Blood Neutrophil Isolation and Ex Vivo Stimulation

Venous blood was collected from the jugular vein of 3 healthy horses using a vacutainer^® and a needle (0.9 x 38 mm 20G). Blood was collected in 9 ml EDTA tubes. The tubes were centrifuged (1400 rpm or 414 x g, 7 min, rotor S-4-104 Centrifuge 5810R, Eppendorf) to isolate the plasma. A volume of 1 ml of blood cells was collected and added to 5 mL of hemolysis solution (8,26 g/l NH₄Cl, 1g/l KHCO₃, 37 mg/l EDTA in distilled water, pH 7,4) for a period of 5 min, followed by the adding of 5 ml of PBS-EDTA (10 nM, pH 7,4). This mixture was left at room temperature for 10 min before being centrifuged (1400 rpm or 414 x g, 7 min, 21°C, rotor S-4-104 Centrifuge 5810R, Eppendorf). After centrifugation, the pellet was re-suspended in 5 ml of 1,080 density Percoll, then 3 ml of 1,038 density Percoll and 2 ml PBS were added without mixing the distinct fractions. A centrifugation was performed without brake (1600 rpm or 541 x g with rotor S-4-104 Centrifuge 5810R, Eppendorf, 20 min, 21°C) to avoid mixing of the different fractions. Neutrophils were present at the interface between 1,080 and 1,038 densities and were collected carefully. Purity was >80% as measured by a differential cell count after Diff-Quick staining. We then determined neutrophil numbers and resuspended them to a concentration of 2.10⁶ cells/ml in DMEM medium (Gibco, 11580406). Neutrophils were seeded in 8-well plates (2,5 ml per well, Sigma, C7057-1PAK) and were left unstimulated (negative control) or stimulated with 0,05 µg/ml phorbol 12-myristate 13-acetate (PMA, Sigma, P1585) for 3 hours at 37°C and 5% CO₂ (positive control). After incubation, supernatants were collected. Wells were then rinsed twice with 3 ml PBS and collected. Both supernatants and PBS were pooled, and stored at -80°C in 1.5 ml aliquots.

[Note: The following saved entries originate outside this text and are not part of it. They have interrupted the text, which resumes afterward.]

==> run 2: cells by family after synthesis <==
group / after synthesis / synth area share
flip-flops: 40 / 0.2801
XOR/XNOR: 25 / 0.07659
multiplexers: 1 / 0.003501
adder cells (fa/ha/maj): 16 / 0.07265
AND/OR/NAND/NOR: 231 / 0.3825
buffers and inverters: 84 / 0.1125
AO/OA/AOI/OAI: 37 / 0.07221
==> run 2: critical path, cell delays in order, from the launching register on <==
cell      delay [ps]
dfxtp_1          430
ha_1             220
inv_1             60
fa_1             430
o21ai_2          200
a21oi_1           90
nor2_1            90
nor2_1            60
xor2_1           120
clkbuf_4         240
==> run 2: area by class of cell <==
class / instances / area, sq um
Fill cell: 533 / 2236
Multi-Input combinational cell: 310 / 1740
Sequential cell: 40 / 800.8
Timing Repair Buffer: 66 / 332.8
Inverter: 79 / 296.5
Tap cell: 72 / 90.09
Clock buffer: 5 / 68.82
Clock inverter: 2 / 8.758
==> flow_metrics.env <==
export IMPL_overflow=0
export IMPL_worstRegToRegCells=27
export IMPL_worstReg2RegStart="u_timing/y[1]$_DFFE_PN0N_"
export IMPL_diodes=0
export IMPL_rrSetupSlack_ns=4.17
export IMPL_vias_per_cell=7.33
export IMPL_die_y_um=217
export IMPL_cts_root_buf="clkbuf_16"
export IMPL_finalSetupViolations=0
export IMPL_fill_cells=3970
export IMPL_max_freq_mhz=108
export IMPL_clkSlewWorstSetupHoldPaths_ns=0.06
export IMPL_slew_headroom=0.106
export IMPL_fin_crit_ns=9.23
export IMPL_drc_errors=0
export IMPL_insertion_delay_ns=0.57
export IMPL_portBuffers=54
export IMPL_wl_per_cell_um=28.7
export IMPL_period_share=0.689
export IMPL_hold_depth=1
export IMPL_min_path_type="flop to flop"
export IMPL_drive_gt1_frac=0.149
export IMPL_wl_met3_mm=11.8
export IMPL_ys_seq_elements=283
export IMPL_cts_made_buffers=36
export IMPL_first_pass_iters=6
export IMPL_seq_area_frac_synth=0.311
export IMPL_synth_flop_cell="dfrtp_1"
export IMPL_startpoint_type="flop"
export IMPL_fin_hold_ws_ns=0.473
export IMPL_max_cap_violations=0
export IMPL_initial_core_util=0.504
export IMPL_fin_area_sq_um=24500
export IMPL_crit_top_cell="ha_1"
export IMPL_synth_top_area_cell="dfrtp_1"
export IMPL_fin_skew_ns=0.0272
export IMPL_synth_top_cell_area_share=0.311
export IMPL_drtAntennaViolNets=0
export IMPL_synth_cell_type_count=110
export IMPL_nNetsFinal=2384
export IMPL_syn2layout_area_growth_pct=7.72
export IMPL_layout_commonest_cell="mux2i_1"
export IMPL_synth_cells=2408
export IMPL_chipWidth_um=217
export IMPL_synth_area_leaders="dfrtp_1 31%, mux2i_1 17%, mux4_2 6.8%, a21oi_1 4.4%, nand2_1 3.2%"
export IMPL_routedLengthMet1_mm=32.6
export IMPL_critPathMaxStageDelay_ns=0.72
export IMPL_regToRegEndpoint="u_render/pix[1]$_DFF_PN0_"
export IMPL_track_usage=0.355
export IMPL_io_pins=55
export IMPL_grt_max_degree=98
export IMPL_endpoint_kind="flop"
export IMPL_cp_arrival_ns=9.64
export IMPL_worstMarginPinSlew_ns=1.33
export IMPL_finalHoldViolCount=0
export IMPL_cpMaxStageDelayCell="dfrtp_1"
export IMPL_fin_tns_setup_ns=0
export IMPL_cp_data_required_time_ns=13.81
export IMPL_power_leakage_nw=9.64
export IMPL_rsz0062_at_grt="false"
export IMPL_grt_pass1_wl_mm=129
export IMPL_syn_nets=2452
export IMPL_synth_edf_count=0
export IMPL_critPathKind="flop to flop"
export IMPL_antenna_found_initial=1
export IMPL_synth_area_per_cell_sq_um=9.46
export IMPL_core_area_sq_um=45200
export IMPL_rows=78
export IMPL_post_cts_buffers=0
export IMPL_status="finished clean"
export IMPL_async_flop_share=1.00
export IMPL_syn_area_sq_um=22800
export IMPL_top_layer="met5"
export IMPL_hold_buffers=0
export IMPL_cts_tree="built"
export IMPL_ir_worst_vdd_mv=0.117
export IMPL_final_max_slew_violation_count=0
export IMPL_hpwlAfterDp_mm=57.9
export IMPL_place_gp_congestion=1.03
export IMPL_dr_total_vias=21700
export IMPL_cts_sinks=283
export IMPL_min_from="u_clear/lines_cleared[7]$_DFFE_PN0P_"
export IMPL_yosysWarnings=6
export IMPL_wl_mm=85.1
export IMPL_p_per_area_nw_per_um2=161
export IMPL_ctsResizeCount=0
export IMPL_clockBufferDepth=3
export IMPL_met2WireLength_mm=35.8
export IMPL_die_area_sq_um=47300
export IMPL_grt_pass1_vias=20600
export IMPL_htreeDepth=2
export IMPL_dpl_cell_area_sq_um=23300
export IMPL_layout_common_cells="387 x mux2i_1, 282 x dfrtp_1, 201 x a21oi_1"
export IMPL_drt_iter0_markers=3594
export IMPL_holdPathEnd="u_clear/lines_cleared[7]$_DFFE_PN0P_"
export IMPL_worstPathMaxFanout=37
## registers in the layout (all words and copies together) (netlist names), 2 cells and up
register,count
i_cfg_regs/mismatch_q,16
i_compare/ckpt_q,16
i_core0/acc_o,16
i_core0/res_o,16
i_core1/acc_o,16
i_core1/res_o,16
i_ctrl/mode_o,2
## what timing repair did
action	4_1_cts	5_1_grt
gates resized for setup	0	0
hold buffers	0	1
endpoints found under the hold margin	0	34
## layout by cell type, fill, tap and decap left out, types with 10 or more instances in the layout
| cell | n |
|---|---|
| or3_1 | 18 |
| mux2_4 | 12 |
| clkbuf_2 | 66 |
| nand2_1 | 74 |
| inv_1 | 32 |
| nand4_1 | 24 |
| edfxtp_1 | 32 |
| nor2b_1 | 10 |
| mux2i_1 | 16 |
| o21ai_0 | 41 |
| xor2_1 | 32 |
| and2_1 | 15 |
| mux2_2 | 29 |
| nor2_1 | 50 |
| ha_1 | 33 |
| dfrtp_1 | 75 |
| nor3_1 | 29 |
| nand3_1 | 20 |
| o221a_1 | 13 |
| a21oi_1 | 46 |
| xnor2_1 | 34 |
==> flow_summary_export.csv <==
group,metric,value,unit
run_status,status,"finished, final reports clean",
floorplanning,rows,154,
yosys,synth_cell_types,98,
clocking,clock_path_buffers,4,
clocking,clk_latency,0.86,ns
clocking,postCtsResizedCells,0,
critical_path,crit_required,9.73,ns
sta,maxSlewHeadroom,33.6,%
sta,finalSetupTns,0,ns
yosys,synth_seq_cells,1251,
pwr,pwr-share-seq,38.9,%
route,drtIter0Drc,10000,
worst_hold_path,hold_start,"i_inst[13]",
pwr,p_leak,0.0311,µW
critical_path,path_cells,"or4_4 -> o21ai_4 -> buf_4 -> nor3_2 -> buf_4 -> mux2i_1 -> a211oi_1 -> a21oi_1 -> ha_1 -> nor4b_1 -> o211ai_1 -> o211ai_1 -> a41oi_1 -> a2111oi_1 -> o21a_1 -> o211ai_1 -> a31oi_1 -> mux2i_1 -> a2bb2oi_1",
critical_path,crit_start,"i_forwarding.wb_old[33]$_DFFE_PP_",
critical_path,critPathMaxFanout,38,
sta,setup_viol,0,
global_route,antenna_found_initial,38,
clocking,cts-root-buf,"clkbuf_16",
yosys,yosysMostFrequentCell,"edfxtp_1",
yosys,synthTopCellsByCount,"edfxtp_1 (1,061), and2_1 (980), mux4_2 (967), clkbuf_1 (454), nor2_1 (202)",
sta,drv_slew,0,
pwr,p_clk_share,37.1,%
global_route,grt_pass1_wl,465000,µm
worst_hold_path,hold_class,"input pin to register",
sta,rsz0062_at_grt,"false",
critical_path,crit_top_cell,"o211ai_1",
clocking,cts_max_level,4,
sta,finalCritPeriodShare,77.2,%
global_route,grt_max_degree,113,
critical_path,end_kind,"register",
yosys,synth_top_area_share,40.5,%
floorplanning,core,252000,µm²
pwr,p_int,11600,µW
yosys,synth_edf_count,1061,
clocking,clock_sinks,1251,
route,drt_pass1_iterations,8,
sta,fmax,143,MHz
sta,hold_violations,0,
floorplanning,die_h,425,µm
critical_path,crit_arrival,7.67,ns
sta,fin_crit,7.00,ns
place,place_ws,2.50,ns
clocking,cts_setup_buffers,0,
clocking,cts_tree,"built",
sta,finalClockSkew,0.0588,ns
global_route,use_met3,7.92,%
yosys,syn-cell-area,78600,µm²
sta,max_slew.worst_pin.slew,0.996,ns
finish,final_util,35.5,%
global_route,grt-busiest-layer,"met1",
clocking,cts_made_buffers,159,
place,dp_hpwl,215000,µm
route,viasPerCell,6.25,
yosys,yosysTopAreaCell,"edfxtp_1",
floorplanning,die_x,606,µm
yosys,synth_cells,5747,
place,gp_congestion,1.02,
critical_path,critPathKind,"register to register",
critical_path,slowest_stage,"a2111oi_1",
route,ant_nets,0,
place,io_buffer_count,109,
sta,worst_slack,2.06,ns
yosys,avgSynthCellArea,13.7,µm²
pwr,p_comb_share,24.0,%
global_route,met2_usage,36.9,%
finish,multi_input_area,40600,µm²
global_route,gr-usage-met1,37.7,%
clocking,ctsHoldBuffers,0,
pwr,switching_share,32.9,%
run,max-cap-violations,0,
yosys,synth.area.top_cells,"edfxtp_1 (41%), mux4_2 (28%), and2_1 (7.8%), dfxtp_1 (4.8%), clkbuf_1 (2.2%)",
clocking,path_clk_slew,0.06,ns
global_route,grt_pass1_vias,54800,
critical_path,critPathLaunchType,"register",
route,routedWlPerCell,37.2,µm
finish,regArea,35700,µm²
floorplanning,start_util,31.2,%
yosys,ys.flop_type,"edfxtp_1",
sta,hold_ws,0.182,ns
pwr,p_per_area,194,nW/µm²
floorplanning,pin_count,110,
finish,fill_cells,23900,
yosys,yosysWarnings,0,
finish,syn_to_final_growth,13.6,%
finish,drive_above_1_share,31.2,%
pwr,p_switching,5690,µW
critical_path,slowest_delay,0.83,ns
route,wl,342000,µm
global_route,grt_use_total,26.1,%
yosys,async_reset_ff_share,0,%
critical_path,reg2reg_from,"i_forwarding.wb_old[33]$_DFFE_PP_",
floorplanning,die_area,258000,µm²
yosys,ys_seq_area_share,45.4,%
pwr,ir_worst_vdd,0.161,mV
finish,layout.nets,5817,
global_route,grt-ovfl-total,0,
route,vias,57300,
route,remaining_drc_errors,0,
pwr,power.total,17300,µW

Quantification of Cell-Free DNA (cf DNA)

To estimate the abundance of cf DNA in the supernatant, we used the Quant-iT PicoGreen dsDNA Assay Kit (Invitrogen, Carlsbad, CA, P7589) according to the manufacturer’s instructions. Briefly, a DNA standard curve (from 0.4 µg/ml to 3.125.10^-3 µg/ml) was performed to estimate double-stranded (ds)DNA concentration of the samples. Samples were not diluted and Quant-IT PicoGreen reagent was added to the wells. Fluorescence signals were detected on the Infinite 200 PRO multimode plate reader (Tecan Group Ltd., Switzerland) with filter settings of 485 nm and 535 nm.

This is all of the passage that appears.